Exploratory analysis revealed a curvilinear relationship with age and prescribed daily dose. Different transformations for age were undertaken and although they improved model fit, the model failed to meet statistical assumptions. However by truncating at ≤70 years, these assumptions were met and this upper age limit was retained in the model.
The approach taken was one of a full model fitting all predictor variables we hypothesised from existing evidence which were known to have an effect on antidepressant prescribing.

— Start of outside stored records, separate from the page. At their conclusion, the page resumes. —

harbor:
// top
module top(
    input logic clk,
    input logic rst,
    input logic [63:0] init_r,
    input logic [63:0] init_g,
    input logic [63:0] init_b,
    output logic _48b,
    output logic _45a
);
Size in the first run: ~13000 cells after synthesis, ~480 flip-flops, roughly 100000 sq um of cells after synthesis.
Settings: LEC_CHECK=0, CAP_MARGIN=25, CELL_PAD_IN_SITES_DETAIL_PLACEMENT=0, CELL_PAD_IN_SITES_GLOBAL_PLACEMENT=0, CORE_MARGIN=2, CORE_UTILIZATION=54, CTS_CLUSTER_SIZE=26, PLACE_DENSITY_LB_ADDON=0.14, SETUP_SLACK_MARGIN=-0.2, SLEW_MARGIN=20, TNS_END_PERCENT=5; clock period 9.97 ns.
run.sh (not shown) runs the stock make flow with config.mk's settings and CLKGATE_MAP_FILE=.
Setup changes, harbor to nickel
- GPL_ROUTABILITY_DRIVEN newly set to 0
- MAX_ROUTING_LAYER newly set to met4
- HOLD_SLACK_MARGIN newly set to 0.15
- CORE_ASPECT_RATIO newly set to 0.85
- CAP_MARGIN changed from 25 to 20
- CELL_PAD_IN_SITES_DETAIL_PLACEMENT changed from 0 to 2
- PLACE_DENSITY_LB_ADDON removed (was 0.14)
- CTS_CLUSTER_SIZE changed from 26 to 53
- SETUP_SLACK_MARGIN removed (was -0.2)
- TNS_END_PERCENT changed from 5 to 10
- CORE_UTILIZATION changed from 54 to 47
- CELL_PAD_IN_SITES_GLOBAL_PLACEMENT removed (was 0)
- PLACE_DENSITY newly set to 0.89
- MIN_ROUTING_LAYER newly set to met2
- the clock period (ns, I/O delays scaled along) changed from 9.97 to 5.11
==> results <==
Between harbor and nickel, instance count after placement with tap cells included is lower for harbor, nickel comes in above that. Count of cell types in the netlist: nickel vs harbor identical. | instance count of the mapped netlist | nickel vs harbor | ≈ equal |. Reported for harbor and nickel, post-synth tally of flip-flops with integrated enable turned out identical to the last digit. Of harbor and nickel, only nickel never reached the final stage. Going from harbor to nickel, floorplan row count now smaller, die area saw an increase, area share of xor/xnor cells in the synthesized design level, portion of netlist area occupied by mux cells has remained practically unchanged, placed wire-length estimate increased 310%.
### nickel -> yarrow
- CORE_ASPECT_RATIO changed from 0.85 to 0.98
- CTS_CLUSTER_DIAMETER newly set to 60
- CELL_PAD_IN_SITES_DETAIL_PLACEMENT removed (was 2)
- HOLD_SLACK_MARGIN changed from 0.15 to 0.29
- SETUP_SLACK_MARGIN newly set to 0.76
- CORE_UTILIZATION changed from 47 to 72
- PLACE_DENSITY removed (was 0.89)
- TNS_END_PERCENT removed (was 10)
- MAX_ROUTING_LAYER removed (was met4)
- CTS_CLUSTER_SIZE changed from 53 to 13
- MIN_ROUTING_LAYER removed (was met2)
- GPL_ROUTABILITY_DRIVEN removed (was 0)
- PLACE_DENSITY_LB_ADDON newly set to 0.29
- the clock period (ns, I/O delays scaled along) changed from 5.11 to 5.71
[summary]
Re area fraction in compound gates: no difference whatsoever between yarrow and nickel. yarrow completed end to end with timing, DRC and antenna clean. The floorplan die height reported for yarrow is smaller than that of nickel by 13%. yarrow gives less total die area than nickel did. yarrow vs. nickel: row count now smaller, detailed placement HPWL went down, post-place setup slack climbed 4.64 ns, floorplan core area shows a reduction of 77000 sq um, xor/xnor share of the synthesized area level. Any difference in chip area in the Yosys report between yarrow and nickel is small enough to ignore. The placed instance area of yarrow falls short of that of nickel by 2600 sq um. From yarrow to nickel, synthesized cell count did not move at all.
## Diff of input files: pepper against yarrow
- ABC_AREA now 0, previously not set
- CELL_PAD_IN_SITES_DETAIL_PLACEMENT now 2, previously not set
- CTS_CLUSTER_SIZE now 93, was 13
- CORE_UTILIZATION now 40, was 72
- MAX_ROUTING_LAYER now met5, previously not set
- CELL_PAD_IN_SITES_GLOBAL_PLACEMENT now 1, previously not set
- CAP_MARGIN now 25, was 20
- PLACE_DENSITY_LB_ADDON no longer set, was 0.29
- CTS_CLUSTER_DIAMETER no longer set, was 60
- CORE_ASPECT_RATIO now 1.13, was 0.98
- TNS_END_PERCENT now 35, previously not set
- HOLD_SLACK_MARGIN now -0.09, was 0.29
- GPL_ROUTABILITY_DRIVEN now 1, previously not set
- SETUP_SLACK_MARGIN now 2.36, was 0.76
- the clock period (ns, I/O delays scaled along) now 14.6, was 5.71
### Flow results
Taking yarrow as the reference, in pepper fraction of area in registers +0.38 points, die size up 120000 sq um, minimum setup slack after placement rose 2.51 ns, layout buffer count excluding clock buffers shows a reduction of 351. Higher clock transition at the registers of the reported paths among pepper and yarrow: yarrow.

We then used backwards stepwise elimination of variables, in turn, for those which did not achieve a significance level of p = 0.05 to explore what effect was achieved in gaining model parsimony i.e. the best model ‘fit’ with the fewest number of predictor variables. We pre-specified a low significance level of p = 0.05 as a cut-off in eliminating variables in turn as the dataset contained a large number of individuals enabling statistical significance to be more easily achieved. We retained variables greater or equal to p = 0.05 if they improved model fit.
A second logistic regression analysis was also undertaken for the subgroup of patients from 7 practices with data on long-term B&Z prescribing. B&Z data were categorised into a variable with two groups, being prescribed a B&Z long-term or not.

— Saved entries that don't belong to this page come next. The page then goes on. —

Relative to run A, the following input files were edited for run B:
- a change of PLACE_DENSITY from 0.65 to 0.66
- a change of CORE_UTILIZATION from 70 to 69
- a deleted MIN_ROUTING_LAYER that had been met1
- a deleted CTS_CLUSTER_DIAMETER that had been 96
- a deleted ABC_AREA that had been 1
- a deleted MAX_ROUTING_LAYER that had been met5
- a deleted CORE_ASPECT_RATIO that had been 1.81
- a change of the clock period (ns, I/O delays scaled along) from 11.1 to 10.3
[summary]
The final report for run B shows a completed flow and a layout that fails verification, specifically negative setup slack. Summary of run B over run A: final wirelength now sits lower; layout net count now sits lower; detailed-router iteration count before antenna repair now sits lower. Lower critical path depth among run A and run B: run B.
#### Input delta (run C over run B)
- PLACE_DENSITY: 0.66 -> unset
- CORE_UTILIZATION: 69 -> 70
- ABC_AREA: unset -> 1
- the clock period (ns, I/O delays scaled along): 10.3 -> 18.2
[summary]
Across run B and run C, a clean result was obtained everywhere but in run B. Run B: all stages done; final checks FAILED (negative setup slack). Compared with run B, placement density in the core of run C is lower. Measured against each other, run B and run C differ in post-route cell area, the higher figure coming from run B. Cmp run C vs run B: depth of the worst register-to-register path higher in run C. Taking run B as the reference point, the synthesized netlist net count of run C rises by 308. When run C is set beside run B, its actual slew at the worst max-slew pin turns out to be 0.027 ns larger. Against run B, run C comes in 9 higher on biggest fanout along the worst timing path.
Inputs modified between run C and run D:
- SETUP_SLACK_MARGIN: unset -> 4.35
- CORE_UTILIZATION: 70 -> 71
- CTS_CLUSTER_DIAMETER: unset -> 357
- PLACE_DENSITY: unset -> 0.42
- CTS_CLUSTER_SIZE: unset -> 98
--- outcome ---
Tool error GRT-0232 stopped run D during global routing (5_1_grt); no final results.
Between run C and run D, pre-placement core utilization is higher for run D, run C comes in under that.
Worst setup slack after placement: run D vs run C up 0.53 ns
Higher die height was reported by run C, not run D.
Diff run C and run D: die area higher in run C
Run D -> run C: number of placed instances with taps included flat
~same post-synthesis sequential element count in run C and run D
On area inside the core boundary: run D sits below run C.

Data were analysed using Stata 11.2.
Results
Inter-practice SSRI prescribing varied significantly; practice point prevalence ranged from 2.5% (94/3697) to 11.9% (359/3007) of the practice population ≥18 years old; median 7.3% (250/3421) (χ2 = 2277.2, df = 10, p < 0.001). The SSRI point prevalence over all 11 practices was 6.3% (3518/52575) of which 67.3% (2369/3518) were female; 5.8% (3066/52575) of the total practice population received an SSRI for treatment of depression (Table 2).
Table 2.
Number of patients prescribed an SSRI n = 3518 (%) | |
---|---|
Depression/Mixed depression anxiety | 3066 (87.2) |
Anxiety disorder | 305 (8.7) |
Bipolar | 46 (1.3) |
Schizoaffective | 38 (1.1) |
Personality disorder | 10 (0.3) |
Unknown | 18 (0.5) |
Other mental health | 15 (0.4) |
Other general medical | 20 (0.6) |
Other mental health: insomnia, eating disorders, etc.

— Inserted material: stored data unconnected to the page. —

## v47
// cpu
module cpu(clk, reset, s, load, in, out, N, V, Z, w);
    input clk, reset, s, load;
    input [15:0] in;
    output [15:0] out;
    output reg N, V, Z, w;
    parameter Swait = 4'b0000, Sdecode = 4'b0001, SgetA = 4'b0010, SgetB = 4'b0011, Swrite = 4'b0100, Srewrite = 4'b0101, Salu = 4'b0110, Sshift = 4'b0111, Sloadout = 4'b1000;
    wire [15:0] decoder_in;
    reg [1:0] op, shift;
    reg [15:0] sximm5, sximm8;
    reg [2:0] opcode, readnum, writenum;
    reg [3:0] state;
    reg [2:0] nsel;
    reg [1:0] vsel;
    reg loada, loadb, asel, bsel, loadc, loads, write;
    wire [2:0] Z_out;
    vDFFE #(16) Instruct_Reg(clk, load, in, decoder_in);
    always@(*) begin
        op = decoder_in[12:11];
        sximm5 = { {11{decoder_in[4]}}, decoder_in[4:0] };
        sximm8 = { {8{decoder_in[7]}}, decoder_in[7:0] };
        shift = decoder_in[4:3];
        opcode = decoder_in[15:13];
    end
    always@(*)begin
       case(nsel)
            3'b001: begin
                readnum = decoder_in[2:0];
                writenum = decoder_in[2:0];
            end  
            3'b010: begin
                readnum = decoder_in[7:5];
                writenum = decoder_in[7:5];
            end  
            3'b100: begin
                readnum = decoder_in[10:8];
                writenum = decoder_in[10:8];
            end  
            default: {readnum, writenum} = 3'b0;
        endcase 
    end
    reg [3:0] state_t;
    reg w_t;
    reg [2:0] nsel_t;
    reg [1:0] vsel_t;
    reg loada_t, loadb_t, asel_t, bsel_t, loadc_t, loads_t, write_t;
    always @(posedge clk) begin
        {state_t, w_t, nsel_t, vsel_t} = {state, w, nsel, vsel};
        {loada_t, loadb_t, asel_t, bsel_t, loadc_t, loads_t, write_t} = {loada, loadb, asel, bsel, loadc, loads, write};
        if(reset == 1'b1) {w_t, state_t} = {1'b1, Swait};
        else begin
            case(state_t)
                Sdecode: begin
                    if(opcode == 3'b110 && op == 2'b10) {w_t, state_t} = {1'b0, Swrite};
                    else {w_t, state_t} = {1'b0, SgetA};
                end
                Swrite: state_t = Swait;
                Swait: begin 
                    state_t = (s == 1'b1) ? Sdecode : Swait;
  ...
Size: ~1,000 cells after synthesis, ~10,000 um^2 of cells after synthesis.
clock: 8.0 ns
lec_check: 0
abc_area: 1
cap_margin: 15
cell_pad_in_sites_global_placement: 2
core_margin: 2
core_utilization: 69
max_routing_layer: met5
place_density_lb_addon: 0.16
setup_slack_margin: 1.56
slew_margin: 20
tns_end_percent: 20
run.sh (not shown) runs the stock make flow with config.mk's settings and CLKGATE_MAP_FILE=.
v47 terminated abnormally: 3_1_place_gp_skip_io reported FLW-0024.
Modified inputs, v9 compared to v47
Settings: MAX_ROUTING_LAYER removed (was met5); ABC_AREA removed (was 1); CORE_UTILIZATION changed from 69 to 67; SETUP_SLACK_MARGIN removed (was 1.56); PLACE_DENSITY_LB_ADDON removed (was 0.16); CAP_MARGIN changed from 15 to 20; TNS_END_PERCENT removed (was 20); CELL_PAD_IN_SITES_GLOBAL_PLACEMENT removed (was 2); the clock period (ns, I/O delays scaled along) changed from 8.0 to 5.13.
Findings:
Delta (v9 minus v47): yosys cell count -about 7%, synthesized-area fraction occupied by adder cells stayed essentially flat, starting density of the core went down by 1.8 points. v9 completed every stage of the flow, and the final layout passed the timing, DRC and antenna checks. Compared with v47, v9 shows a higher synthesized area. v47 has a lower core outline area than v9. Of v47 and v9, the higher mux contribution to synthesized area belongs to v9. Diff v47 -> v9: height of the die grew by 3.2 um; synthesized area divided by synthesized cell count grew by 10%. Diff v47 -> v9: complex-gate fraction of the synthesized area increased 3.0 points, chip area has increased, synthesized netlist cell count went down.
--- input diff v9..v40 ---
Settings: putting CORE_ASPECT_RATIO at 0.93 where nothing was set; putting CTS_CLUSTER_SIZE at 81 where nothing was set; putting PLACE_DENSITY_LB_ADDON at 0.14 where nothing was set; swapping 67 for 60 in CORE_UTILIZATION; swapping 5.13 for 8.34 in the clock period (ns, I/O delays scaled along).
--- outcome ---
First-pass detailed-route iteration total (lower): v9. Looking at part of the power in combinational logic, v40 sits 0.8 points higher than v9 does. Between v9 and v40, the cell count went up. v40 against v9: global routing met2 resource utilization lower; area added between synthesis and finish lower; post-route total power lower.
Power figures rest on the tool's default switching activity, not on a simulated workload.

Other general medical: neuropathy, menopausal symptoms, irritable bowel syndrome, premature ejaculation, etc.
Significantly higher SSRI doses were prescribed to patients ≤70 years old than those >70 years (mean ± SD), 1.43 ± 0.69 DDDs versus 1.12 ± 0.51 DDDs (Mann-Whitney U test p < 0.001). There was no significant difference in SSRI prescribed daily dose by gender within the age groups.
Regression analysis
97.5% (2596/2662) of patients ≤70 years had complete data for all predictor variables, and were entered into a logistic regression model (Table 3). We hypothesised an age gender interaction term would be necessary as women live longer than their male counterparts and older age is associated with lower SSRI doses; however, the interaction term was not significant, did not improve model fit, and was left out. All the model assumptions held: there was no evidence of multi-collinearity (no variables were highly correlated >0.8), the link test was correctly specified (hatsq z = 0.90; p = 0.37), and Hosmer and Lemeshow’s goodness of fit test failed to achieve significance (Chi-square (8) = 6.10; p = 0.64). No outliers were excluded for having disproportionate leverage on the model.
Table 3.
n = 2662 | Unadjusted odds ratio (95% CI) | p-value | |
---|---|---|---|
Mean Age ± SD (range) years | 45 ± 13 (18 to 70) | 1.00 (0 .99 to 1.01) | 0.85 |
Male (%) | 884 (33.2) | 1 | |
Female (%) | 1778 (66.8) | 1.03 (0.86 to 1.23) | 0.734 |
Deprivation (%) | |||
SIMD quintile 1(least deprived) | 248 (9.3) | 1 | |
SIMD quintile 2 | 322 (12.1) | 1.17 (0.80 to 1.72) | 0.41 |
SIMD quintile 3 | 167 (6.3) | 1.67 (1.08 to 2.58) | 0.021 |
SIMD quintile 4 | 522 (19.6) | 1.38 (0.98 to 1.94) | 0.068 |
SIMD quintile 5 (most deprived) | 1364 (51.2) | 1.55 (1.11 to 2.16) | 0.009 |
SIMD unknown (not in model) | 39 (1.5) | ||
†Co-morbidities (%) | |||
0 | 1728 (64.9) | 1 | |
1 | 665 (25.0) | 1.10 (0.90 to 1.33) | 0.356 |
≥2 | 269 (10.1) | 1.18 (0.90 to 1.54) | 0.238 |
Current Smoking Status (%) | |||
Non-smoker | 1581 (59.4) | 1 | |
Smoker | 1050 (39.4) | 1.13 (0.95 to 1.34) | 0.165 |
Smoking status unknown (not in model) | 31 (1.2) | ||
SSRI use (%) | |||
ADM for <2 y (%) | 1909 (71.7) | 1 | |
Same ADM for ≥2 y | 753 (28.3) | 1.80 (1.49 to 2.17) | <0.001 |
Practice (% practice pop.) | |||
1 | 82 (2.2) | 1 | |
2 | 265 (2.7) | 1.98 (1.09 to 3.57) | 0.024 |
3 | 242 (3.6) | 1.26 (0.68 to 2.35) | 0.461 |
4 | 191 (4.4) | 3.26 (1.77 to 5.99) | <0.001 |
5 | 372 (6.5) | 1.50 (0.84 to 2.69) | 0.171 |
6 | 201 (5.9) | 2.69 (1.47 to 4.94) | 0.001 |
7 | 224 (5.7) | 2.20 (1.21 to 4.01) | 0.01 |
8 | 322 (6.4) | 1.81 (1.01 to 3.24) | 0.047 |
9 | 181 (5.8) | 3.80 (2.06 to 7.01) | <0.001 |
10 | 302 (8.0) | 2.32 (1.29 to 4.18) | 0.005 |
11 | 280 (9.3) | 3.54 (1.96 to 6.38) | <0.001 |
Odds ratio: unadjusted. CI: 95% confidence interval. SD: standard deviation. SIMD: Scottish Index of Multiple Deprivation. SSRI: selective serotonin re-uptake inhibitor. ADM: antidepressant medicine.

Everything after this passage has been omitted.